Problem to solve: Pull every line holding the string "margin" from the records below.

Data entries

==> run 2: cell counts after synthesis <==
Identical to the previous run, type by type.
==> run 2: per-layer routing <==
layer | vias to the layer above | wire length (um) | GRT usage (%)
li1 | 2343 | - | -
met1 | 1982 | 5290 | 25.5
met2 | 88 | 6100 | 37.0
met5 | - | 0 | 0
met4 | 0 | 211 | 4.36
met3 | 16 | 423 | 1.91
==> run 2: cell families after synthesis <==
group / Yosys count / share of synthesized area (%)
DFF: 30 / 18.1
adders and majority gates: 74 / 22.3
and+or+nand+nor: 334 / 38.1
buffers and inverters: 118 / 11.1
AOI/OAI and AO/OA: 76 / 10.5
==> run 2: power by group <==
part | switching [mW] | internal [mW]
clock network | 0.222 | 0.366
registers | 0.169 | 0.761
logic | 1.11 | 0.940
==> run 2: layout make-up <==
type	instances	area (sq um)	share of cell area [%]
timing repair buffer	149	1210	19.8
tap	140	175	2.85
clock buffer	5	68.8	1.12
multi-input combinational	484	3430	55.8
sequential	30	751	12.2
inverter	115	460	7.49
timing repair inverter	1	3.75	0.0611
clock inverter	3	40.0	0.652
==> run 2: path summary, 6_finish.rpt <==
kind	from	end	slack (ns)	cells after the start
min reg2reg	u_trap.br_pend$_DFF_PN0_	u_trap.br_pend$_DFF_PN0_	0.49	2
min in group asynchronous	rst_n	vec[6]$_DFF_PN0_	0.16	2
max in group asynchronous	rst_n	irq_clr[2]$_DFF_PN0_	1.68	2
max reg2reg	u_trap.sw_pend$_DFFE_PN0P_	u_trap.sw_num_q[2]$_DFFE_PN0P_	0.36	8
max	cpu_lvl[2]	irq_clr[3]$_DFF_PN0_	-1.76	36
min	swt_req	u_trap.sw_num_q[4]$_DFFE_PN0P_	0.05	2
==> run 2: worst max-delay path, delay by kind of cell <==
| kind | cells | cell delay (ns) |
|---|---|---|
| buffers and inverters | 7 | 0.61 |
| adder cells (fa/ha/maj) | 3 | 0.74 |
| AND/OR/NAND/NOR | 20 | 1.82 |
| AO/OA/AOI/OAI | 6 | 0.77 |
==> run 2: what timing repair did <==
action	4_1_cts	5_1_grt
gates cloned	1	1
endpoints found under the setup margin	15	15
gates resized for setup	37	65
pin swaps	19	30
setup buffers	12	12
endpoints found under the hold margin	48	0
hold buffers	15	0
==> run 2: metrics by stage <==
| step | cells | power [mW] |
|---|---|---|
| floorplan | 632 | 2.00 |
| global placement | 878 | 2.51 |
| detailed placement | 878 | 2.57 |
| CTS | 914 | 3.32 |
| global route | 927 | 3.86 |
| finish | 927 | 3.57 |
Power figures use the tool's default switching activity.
--
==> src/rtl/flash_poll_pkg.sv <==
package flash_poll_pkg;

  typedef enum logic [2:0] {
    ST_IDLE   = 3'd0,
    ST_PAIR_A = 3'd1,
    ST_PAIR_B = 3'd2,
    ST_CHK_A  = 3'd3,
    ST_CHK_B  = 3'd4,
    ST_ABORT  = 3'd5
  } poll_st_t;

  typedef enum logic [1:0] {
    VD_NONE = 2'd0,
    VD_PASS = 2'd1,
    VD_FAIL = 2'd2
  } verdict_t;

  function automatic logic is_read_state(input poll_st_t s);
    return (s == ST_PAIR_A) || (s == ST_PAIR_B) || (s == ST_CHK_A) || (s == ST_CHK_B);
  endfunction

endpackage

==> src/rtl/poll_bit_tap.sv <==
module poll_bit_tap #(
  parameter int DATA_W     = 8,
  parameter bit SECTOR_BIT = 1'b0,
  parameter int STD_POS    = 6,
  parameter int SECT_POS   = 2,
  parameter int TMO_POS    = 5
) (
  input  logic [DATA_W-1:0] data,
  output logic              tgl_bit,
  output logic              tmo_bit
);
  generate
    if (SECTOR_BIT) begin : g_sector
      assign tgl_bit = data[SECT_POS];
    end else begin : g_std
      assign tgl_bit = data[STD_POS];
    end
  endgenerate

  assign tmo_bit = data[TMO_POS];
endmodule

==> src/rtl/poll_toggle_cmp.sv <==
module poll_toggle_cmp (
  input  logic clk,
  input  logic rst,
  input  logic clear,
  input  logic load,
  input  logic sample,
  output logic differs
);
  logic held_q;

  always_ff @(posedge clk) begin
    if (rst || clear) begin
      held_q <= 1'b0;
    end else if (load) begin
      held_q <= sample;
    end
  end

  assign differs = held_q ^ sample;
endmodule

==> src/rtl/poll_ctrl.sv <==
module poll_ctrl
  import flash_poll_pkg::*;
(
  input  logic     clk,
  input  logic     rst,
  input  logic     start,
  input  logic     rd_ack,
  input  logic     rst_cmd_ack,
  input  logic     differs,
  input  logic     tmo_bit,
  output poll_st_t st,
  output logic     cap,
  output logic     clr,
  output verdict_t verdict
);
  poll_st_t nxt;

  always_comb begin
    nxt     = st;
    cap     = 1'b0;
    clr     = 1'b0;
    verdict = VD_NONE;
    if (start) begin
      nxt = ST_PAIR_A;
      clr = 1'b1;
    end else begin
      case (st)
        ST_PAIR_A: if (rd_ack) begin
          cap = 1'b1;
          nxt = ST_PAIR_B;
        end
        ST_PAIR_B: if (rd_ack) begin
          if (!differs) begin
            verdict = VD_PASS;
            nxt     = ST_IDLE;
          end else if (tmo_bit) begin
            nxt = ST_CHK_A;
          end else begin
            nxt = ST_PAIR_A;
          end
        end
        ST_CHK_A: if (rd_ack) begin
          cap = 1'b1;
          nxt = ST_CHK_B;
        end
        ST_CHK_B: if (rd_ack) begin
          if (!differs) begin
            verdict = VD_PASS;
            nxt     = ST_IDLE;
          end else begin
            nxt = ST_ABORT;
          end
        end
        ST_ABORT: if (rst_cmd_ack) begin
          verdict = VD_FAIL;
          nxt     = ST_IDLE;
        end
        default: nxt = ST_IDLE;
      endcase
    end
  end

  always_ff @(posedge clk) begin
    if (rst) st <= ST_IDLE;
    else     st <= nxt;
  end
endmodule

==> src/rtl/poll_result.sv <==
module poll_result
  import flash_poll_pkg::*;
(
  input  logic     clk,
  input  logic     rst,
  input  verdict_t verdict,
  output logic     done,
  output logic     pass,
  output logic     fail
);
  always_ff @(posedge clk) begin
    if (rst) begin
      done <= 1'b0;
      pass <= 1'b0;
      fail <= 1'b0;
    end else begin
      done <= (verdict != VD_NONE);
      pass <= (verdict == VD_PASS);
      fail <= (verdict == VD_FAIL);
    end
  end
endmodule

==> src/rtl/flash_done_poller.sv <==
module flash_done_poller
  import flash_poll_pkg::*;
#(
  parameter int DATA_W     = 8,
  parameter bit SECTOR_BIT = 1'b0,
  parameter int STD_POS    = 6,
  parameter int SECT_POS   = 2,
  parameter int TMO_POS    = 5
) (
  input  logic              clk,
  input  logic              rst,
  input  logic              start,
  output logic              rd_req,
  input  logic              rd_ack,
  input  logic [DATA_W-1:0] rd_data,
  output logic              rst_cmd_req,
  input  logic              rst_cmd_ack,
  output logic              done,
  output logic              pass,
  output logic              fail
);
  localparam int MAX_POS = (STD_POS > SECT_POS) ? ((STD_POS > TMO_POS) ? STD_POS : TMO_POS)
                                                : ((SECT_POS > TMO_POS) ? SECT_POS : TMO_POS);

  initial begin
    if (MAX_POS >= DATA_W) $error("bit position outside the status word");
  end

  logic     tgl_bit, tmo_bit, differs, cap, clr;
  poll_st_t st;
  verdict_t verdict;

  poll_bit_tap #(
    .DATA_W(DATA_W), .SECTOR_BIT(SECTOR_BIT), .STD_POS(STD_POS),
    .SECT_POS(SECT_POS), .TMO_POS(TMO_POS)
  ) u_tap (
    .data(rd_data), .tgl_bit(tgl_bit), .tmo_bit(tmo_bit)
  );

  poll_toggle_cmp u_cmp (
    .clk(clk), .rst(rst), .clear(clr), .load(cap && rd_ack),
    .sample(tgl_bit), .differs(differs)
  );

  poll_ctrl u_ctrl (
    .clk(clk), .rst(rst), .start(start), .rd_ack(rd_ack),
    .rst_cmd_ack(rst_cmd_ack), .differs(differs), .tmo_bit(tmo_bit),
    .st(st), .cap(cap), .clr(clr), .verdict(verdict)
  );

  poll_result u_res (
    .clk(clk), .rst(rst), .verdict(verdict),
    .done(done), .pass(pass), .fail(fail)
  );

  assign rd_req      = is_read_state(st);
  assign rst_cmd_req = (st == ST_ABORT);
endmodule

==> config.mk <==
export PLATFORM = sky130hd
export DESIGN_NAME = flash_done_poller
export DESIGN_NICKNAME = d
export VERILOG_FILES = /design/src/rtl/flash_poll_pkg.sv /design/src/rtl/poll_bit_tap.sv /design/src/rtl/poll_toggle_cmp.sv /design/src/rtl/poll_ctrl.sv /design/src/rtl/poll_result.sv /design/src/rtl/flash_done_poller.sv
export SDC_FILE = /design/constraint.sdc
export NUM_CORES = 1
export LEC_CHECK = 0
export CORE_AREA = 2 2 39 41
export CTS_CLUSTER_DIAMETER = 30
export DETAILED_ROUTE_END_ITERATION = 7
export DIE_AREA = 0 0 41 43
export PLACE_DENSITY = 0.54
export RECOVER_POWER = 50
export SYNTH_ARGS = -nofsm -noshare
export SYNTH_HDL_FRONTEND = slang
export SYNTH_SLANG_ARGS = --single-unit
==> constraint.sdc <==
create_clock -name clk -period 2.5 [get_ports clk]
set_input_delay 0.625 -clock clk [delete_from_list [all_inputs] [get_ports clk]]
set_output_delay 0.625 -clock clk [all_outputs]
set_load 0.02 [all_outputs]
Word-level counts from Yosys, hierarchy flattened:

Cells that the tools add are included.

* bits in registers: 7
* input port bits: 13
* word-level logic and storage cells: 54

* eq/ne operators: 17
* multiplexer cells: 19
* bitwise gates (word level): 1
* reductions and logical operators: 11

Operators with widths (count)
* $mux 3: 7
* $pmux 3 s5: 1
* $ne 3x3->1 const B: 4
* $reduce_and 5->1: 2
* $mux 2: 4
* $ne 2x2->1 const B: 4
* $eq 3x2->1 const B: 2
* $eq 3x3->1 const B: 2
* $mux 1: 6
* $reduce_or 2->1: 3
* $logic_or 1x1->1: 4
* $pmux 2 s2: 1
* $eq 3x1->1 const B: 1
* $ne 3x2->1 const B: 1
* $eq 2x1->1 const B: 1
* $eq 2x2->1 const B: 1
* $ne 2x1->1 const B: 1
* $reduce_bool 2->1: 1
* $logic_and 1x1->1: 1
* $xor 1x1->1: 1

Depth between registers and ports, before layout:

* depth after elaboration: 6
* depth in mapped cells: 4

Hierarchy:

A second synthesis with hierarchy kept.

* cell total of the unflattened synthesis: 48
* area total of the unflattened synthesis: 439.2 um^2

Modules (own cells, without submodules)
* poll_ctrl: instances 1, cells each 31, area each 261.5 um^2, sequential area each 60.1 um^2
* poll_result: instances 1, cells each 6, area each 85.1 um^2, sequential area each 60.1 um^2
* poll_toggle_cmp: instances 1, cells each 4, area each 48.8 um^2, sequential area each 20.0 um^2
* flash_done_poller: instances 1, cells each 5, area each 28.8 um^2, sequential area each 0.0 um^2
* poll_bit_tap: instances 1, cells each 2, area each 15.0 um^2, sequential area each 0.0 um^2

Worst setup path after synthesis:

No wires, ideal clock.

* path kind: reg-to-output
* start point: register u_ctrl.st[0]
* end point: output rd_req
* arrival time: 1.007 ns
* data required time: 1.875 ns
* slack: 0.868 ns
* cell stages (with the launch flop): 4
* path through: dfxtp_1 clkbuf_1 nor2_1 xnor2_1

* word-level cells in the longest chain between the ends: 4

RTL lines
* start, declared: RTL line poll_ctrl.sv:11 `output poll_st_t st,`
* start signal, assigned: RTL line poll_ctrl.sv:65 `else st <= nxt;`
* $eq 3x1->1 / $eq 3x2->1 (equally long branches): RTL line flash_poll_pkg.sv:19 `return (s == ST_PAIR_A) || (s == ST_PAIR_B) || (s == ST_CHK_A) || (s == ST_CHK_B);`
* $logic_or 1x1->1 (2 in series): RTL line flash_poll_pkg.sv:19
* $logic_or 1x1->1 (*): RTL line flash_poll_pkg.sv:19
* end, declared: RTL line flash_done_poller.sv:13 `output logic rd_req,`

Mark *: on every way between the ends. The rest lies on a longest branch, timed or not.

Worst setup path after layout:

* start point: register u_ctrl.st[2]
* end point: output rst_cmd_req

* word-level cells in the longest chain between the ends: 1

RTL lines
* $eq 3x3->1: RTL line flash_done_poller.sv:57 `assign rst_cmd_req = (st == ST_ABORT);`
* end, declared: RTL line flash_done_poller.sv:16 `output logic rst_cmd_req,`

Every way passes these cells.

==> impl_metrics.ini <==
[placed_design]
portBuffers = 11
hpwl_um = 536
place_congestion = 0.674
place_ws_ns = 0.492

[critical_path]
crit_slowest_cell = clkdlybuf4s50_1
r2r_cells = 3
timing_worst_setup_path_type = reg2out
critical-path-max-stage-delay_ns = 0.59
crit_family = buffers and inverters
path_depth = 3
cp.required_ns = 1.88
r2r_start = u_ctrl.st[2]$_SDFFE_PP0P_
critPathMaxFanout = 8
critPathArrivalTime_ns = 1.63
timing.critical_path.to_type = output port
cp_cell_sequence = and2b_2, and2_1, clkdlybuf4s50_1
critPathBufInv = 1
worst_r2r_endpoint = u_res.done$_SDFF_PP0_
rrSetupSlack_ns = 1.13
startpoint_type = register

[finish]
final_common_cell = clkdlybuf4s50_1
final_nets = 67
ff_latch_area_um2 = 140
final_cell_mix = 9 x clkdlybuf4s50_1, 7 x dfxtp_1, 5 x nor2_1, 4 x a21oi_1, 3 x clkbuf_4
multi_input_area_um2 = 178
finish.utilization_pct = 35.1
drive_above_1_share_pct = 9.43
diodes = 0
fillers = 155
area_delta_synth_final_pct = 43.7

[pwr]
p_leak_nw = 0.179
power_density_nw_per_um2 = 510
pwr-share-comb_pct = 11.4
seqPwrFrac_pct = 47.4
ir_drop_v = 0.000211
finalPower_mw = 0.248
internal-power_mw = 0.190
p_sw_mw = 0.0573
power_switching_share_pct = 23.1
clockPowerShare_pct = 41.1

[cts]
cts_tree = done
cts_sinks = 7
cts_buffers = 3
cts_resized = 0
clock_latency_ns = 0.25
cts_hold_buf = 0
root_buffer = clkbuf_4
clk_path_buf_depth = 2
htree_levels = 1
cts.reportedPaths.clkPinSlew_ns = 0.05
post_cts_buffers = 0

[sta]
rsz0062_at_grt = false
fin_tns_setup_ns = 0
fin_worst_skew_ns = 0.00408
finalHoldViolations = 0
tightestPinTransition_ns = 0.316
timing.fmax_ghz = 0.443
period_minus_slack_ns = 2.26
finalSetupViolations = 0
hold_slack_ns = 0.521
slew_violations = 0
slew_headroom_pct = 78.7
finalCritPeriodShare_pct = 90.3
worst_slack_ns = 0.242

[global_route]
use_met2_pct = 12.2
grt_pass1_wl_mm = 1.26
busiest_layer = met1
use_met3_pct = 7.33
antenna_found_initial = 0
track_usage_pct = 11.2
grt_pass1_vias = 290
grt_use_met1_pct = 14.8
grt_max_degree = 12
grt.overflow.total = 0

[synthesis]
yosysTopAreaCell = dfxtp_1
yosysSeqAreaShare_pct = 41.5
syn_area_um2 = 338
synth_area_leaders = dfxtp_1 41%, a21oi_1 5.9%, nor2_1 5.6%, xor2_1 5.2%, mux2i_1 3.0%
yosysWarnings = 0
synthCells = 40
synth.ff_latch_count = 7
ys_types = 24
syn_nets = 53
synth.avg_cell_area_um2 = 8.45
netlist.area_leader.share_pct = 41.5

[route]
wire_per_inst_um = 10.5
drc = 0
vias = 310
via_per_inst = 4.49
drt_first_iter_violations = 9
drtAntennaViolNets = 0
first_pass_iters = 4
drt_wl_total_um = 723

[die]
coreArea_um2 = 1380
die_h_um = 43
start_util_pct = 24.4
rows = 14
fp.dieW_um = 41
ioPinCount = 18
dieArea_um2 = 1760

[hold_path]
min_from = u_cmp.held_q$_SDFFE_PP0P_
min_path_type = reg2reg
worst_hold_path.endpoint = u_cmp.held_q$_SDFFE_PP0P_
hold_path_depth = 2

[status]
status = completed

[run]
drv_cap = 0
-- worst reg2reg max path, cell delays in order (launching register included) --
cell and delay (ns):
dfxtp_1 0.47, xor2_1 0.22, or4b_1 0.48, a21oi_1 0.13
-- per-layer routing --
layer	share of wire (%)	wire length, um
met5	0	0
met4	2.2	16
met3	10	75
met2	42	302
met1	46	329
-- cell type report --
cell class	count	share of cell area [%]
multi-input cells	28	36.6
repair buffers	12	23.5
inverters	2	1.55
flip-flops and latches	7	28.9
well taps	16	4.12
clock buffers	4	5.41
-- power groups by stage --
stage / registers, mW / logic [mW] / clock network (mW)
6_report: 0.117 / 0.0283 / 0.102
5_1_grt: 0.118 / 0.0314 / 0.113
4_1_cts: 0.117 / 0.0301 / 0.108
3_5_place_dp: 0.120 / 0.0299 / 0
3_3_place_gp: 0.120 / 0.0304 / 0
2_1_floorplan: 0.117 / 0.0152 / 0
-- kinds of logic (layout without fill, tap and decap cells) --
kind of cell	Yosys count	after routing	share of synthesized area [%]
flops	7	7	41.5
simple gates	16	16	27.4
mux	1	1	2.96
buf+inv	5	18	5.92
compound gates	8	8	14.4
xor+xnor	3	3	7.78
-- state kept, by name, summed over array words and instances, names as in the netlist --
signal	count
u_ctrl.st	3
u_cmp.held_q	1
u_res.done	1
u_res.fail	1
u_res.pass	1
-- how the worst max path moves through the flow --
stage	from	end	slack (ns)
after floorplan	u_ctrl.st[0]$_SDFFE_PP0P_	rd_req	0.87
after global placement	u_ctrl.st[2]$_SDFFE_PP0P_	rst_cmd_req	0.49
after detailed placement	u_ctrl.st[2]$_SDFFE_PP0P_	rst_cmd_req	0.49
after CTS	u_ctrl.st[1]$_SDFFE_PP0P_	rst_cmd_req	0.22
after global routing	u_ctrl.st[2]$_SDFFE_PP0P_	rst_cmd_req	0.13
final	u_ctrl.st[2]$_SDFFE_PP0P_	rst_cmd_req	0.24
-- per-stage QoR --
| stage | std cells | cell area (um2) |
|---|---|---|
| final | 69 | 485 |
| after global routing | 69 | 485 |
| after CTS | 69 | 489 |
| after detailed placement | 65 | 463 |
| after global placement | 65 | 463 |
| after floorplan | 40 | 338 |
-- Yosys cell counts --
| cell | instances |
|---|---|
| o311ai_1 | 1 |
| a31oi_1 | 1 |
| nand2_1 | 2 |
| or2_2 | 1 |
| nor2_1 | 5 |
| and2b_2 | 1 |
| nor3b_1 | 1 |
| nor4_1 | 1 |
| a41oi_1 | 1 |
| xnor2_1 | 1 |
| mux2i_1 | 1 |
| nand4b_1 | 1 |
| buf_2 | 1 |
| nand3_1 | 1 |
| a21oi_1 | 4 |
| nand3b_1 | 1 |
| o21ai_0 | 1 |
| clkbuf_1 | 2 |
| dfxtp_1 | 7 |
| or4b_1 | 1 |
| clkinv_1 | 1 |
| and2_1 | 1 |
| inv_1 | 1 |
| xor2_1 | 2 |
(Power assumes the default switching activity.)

Answer to this problem:
endpoints found under the setup margin	15	15
endpoints found under the hold margin	48	0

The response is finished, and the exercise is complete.